Jobless Claims at Five-Decade Low Exclude U.S. Shutdown Workers
(Bloomberg) -- If you’re trying to figure out why filings for unemployment benefits are so low amid a government shutdown, don’t look to the headline data.
That’s because federal workers aren’t factored into the overall number, which tracks filings at the state level. While jobless claims dropped to 199,000 last week, the fewest since 1969 and below all estimates in Bloomberg’s survey, it doesn’t include claims from federal workers, which more than doubled in the week prior to the headline data.
Even so, as the partial U.S. government shutdown impacting 800,000 Americans rolls on toward a fifth week and the economy is probably cooling, economists thought there’d be some jump in filings. The data show the job market is, in fact, even tighter than before. Seasonal volatility also may be a factor: it’s a new year and a month with multiple holidays, which analysts always caution can distort the figures.

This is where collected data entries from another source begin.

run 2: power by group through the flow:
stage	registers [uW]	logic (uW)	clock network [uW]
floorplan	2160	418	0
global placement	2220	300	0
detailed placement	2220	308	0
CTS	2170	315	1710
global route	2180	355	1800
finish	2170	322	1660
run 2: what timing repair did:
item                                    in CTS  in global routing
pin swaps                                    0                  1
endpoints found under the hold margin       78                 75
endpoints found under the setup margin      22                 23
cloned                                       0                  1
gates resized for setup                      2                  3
`config.mk`:
```
export PLATFORM = sky130hd
export DESIGN_NAME = main_data_router
export DESIGN_NICKNAME = d
export VERILOG_FILES = /design/src/rtl/main_data_router.sv
export SDC_FILE = /design/constraint.sdc
export NUM_CORES = 1
export LEC_CHECK = 0
export BUFFER_PORTS_ARGS = -buffer_cell sky130_fd_sc_hd__buf_2
export CORE_MARGIN = 2
export CORE_UTILIZATION = 64
export DETAILED_ROUTE_END_ITERATION = 12
export GPL_ROUTABILITY_DRIVEN = 0
export PLACE_DENSITY = 0.87
export SYNTH_ARGS = -nofsm -noshare
export SYNTH_HDL_FRONTEND = slang
export SYNTH_SLANG_ARGS = --single-unit
```
`constraint.sdc`:
```
create_clock -name clk -period 7.8 [get_ports clk]
set_clock_uncertainty 0.1 [all_clocks]
set_input_delay 2.34 -clock clk [delete_from_list [all_inputs] [get_ports clk]]
set_output_delay 2.34 -clock clk [all_outputs]
set_load 0.05 [all_outputs]
```
$ cat src/rtl/operand_fetch_wb_if.sv
// Instruction-issue and result-commit handshakes of operand_fetch_wb.
interface operand_fetch_wb_if;
  logic        instr_valid;
  logic        instr_ready;
  logic [15:0] instr;
  logic        res_valid;
  logic        res_ready;
  logic [15:0] res_data;
  logic [2:0]  res_rd;

  modport master (
    output instr_valid, instr, res_ready,
    input  instr_ready, res_valid, res_data, res_rd
  );

  modport slave (
    input  instr_valid, instr, res_ready,
    output instr_ready, res_valid, res_data, res_rd
  );
endinterface

$ cat src/rtl/opf_regfile.sv
// 8 x 16 register file: one write port, three combinational read ports,
// r0 reads as zero.
module opf_regfile
  import opf_pkg::*;
#(
  parameter int unsigned NREGS = 8
) (
  input  logic                 clk,
  input  logic                 rst_n,
  input  logic                 wr_en,
  input  logic [REG_IDX_W-1:0] wr_addr,
  input  logic [DATA_W-1:0]    wr_data,
  input  logic [REG_IDX_W-1:0] rd1_addr,
  output logic [DATA_W-1:0]    rd1_data,
  input  logic [REG_IDX_W-1:0] rd2_addr,
  output logic [DATA_W-1:0]    rd2_data,
  input  logic [REG_IDX_W-1:0] dbg_addr,
  output logic [DATA_W-1:0]    dbg_data
);

  logic [DATA_W-1:0] regs [NREGS];

  always_ff @(posedge clk or negedge rst_n) begin
    if (!rst_n) begin
      regs <= '{default: '0};
    end else if (wr_en && (wr_addr != '0)) begin
      regs[wr_addr] <= wr_data;
    end
  end

  always_comb begin
    rd1_data = (rd1_addr == '0) ? '0 : regs[rd1_addr];
    rd2_data = (rd2_addr == '0) ? '0 : regs[rd2_addr];
    dbg_data = (dbg_addr == '0) ? '0 : regs[dbg_addr];
  end

endmodule
`src/rtl/dlx_dmem_ctrl.sv`:
```
// dlx_dmem_ctrl: DLX data-memory controller with posted store buffer and req/ack word-memory port
module dlx_dmem_ctrl #(
  parameter int SB_DEPTH = 4,
  parameter int SB_PTR_W = 2
) (
  input  logic        clock,
  input  logic        reset,
  input  logic        mem_en,
  input  logic        mem_we,
  input  logic [1:0]  mem_size,
  input  logic        mem_sext,
  input  logic [31:0] mem_addr,
  input  logic [31:0] memdata_out,
  output logic [31:0] memdata_in,
  output logic        mem_stall,
  output logic        mem_misalign,
  output logic        ext_req,
  output logic        ext_we,
  output logic [29:0] ext_addr,
  output logic [31:0] ext_wdata,
  output logic [3:0]  ext_be,
  input  logic        ext_ack,
  input  logic [31:0] ext_rdata
);
  typedef enum logic [1:0] {IDLE, WR_WAIT, RD_WAIT, RD_DONE} state_t;
  state_t state, state_nx;
  logic [SB_PTR_W:0]   cnt;
  logic [SB_PTR_W-1:0] head, tail;
  logic [29:0] sb_addr [SB_DEPTH];
  logic [31:0] sb_data [SB_DEPTH];
  logic [3:0]  sb_be   [SB_DEPTH];
  logic [1:0]  lane;
  logic        act, bad, ld, st, full, hit, enq, pop, rd_go, wr_go, rd_ack;
  logic [31:0] st_data, ld_val;
  logic [3:0]  st_be;
  logic [15:0] half;
  logic [7:0]  byt;
  assign lane = mem_addr[1:0];
  always_comb begin
    act = mem_en && state != RD_DONE;
    bad = mem_size == 2'b11 || (mem_size == 2'b01 && lane[0]) || (mem_size == 2'b10 && lane != 2'b00);
    mem_misalign = act && bad;
    ld = act && !bad && !mem_we;
    st = act && !bad && mem_we;
    full = cnt == (SB_PTR_W+1)'(SB_DEPTH);
    enq = st && !full;
    mem_stall = ld || (st && full);
    hit = 1'b0;
    // an entry is live when its distance from head is below the registered count
    for (int i = 0; i < SB_DEPTH; i++)
      if ({1'b0, SB_PTR_W'(i) - head} < cnt && sb_addr[i] == mem_addr[31:2]) hit = 1'b1;
    rd_go = state == IDLE && ld && !hit;
    wr_go = state == IDLE && !rd_go && cnt != '0;
    pop = state == WR_WAIT && ext_ack;
    rd_ack = state == RD_WAIT && ext_ack;
    state_nx = rd_go ? RD_WAIT : wr_go ? WR_WAIT : (pop || state == RD_DONE) ? IDLE :
               rd_ack ? RD_DONE : state;
    st_data = mem_size == 2'b00 ? {4{memdata_out[7:0]}} :
              mem_size == 2'b01 ? {2{memdata_out[15:0]}} : memdata_out;
    st_be = mem_size == 2'b00 ? 4'b1000 >> lane : mem_size == 2'b01 ? (lane[1] ? 4'b0011 : 4'b1100) : 4'hF;
    byt = 8'(ext_rdata >> {~lane, 3'b000});
    half = lane[1] ? ext_rdata[15:0] : ext_rdata[31:16];
    ld_val = mem_size == 2'b00 ? {{24{mem_sext && byt[7]}}, byt} :
             mem_size == 2'b01 ? {{16{mem_sext && half[15]}}, half} : ext_rdata;
  end
  always_ff @(posedge clock or posedge reset) begin
    if (reset) begin
      state <= IDLE;
      cnt <= '0;
      head <= '0;
      tail <= '0;
      memdata_in <= '0;
      ext_req <= 1'b0;
      ext_we <= 1'b0;
      ext_addr <= '0;
      ext_wdata <= '0;
      ext_be <= '0;
    end else begin
      state <= state_nx;
      cnt <= cnt + (SB_PTR_W+1)'(enq) - (SB_PTR_W+1)'(pop);
      if (enq) tail <= tail + SB_PTR_W'(1);
      if (pop) head <= head + SB_PTR_W'(1);
      if (rd_go) begin
        ext_req <= 1'b1;
        ext_we <= 1'b0;
        ext_addr <= mem_addr[31:2];
        ext_be <= 4'hF;
      end else if (wr_go) begin
        ext_req <= 1'b1;
        ext_we <= 1'b1;
        ext_addr <= sb_addr[head];
        ext_wdata <= sb_data[head];
        ext_be <= sb_be[head];
      end else if (pop || rd_ack) begin
        ext_req <= 1'b0;
      end
      if (rd_ack) memdata_in <= ld_val;
    end
  end
  always_ff @(posedge clock) begin
    if (enq) begin
      sb_addr[tail] <= mem_addr[31:2];
      sb_data[tail] <= st_data;
      sb_be[tail] <= st_be;
    end
  end
endmodule

```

“You’d assume claims should be rising because of the stories we’ve been hearing about the economy and government shutdown,” said Joseph Song, a senior U.S. economist at Bank of America Corp. “But the fall in claims just shows the economy is still strong and growing.”
Claims aren’t likely to spike the same way they did during the prior impasse in 2013, when the tally for federal-worker filings in one week hit about 70,000, because the current shutdown is partial and doesn’t affect as many furloughed workers, who are eligible to apply for unemployment benefits.
Here’s what other economists say about the surprising drop in claims:
- High Frequency Economics Chief U.S. Economist Jim O’Sullivan: “While federal workers are not eligible for regular unemployment benefits, employees of private-sector contractors working for the government who were laid off because of the shutdown are eligible. We suspect there has been at least a small boost to regular claims from that source in the last couple of weeks, so if anything the trend is even lower than suggested by the reported data.”
- JPMorgan Chase & Co. economist Jesse Edgerton: “Many indicators of business and consumer sentiment have fallen sharply amid market volatility, trade policy uncertainty, and the federal government shutdown, pushing our models of recession risk to new expansion highs. But the initial claims numbers suggest that this spreading gloom has not yet affected business hiring decisions, providing one encouraging sign after a recent run of generally disappointing data.”
- Amherst Pierpont Securities Chief Economist Stephen Stanley: “It is entirely possible that ripple effects of the shutdown, for example layoffs by firms that are heavily, but not exclusively, dependent on federal government contracts, could bleed into the regular claims figures. However, the dive in the number of new filers over the past few weeks suggests that we are not seeing very much of that, at least not yet.”
- Nick Bunker, an economist at hiring website Indeed.com: “It’s a continuation of the broad trend we’ve seen in the labor market, and an indication of just how strong the private sector market is. We’re not seeing many layoffs.”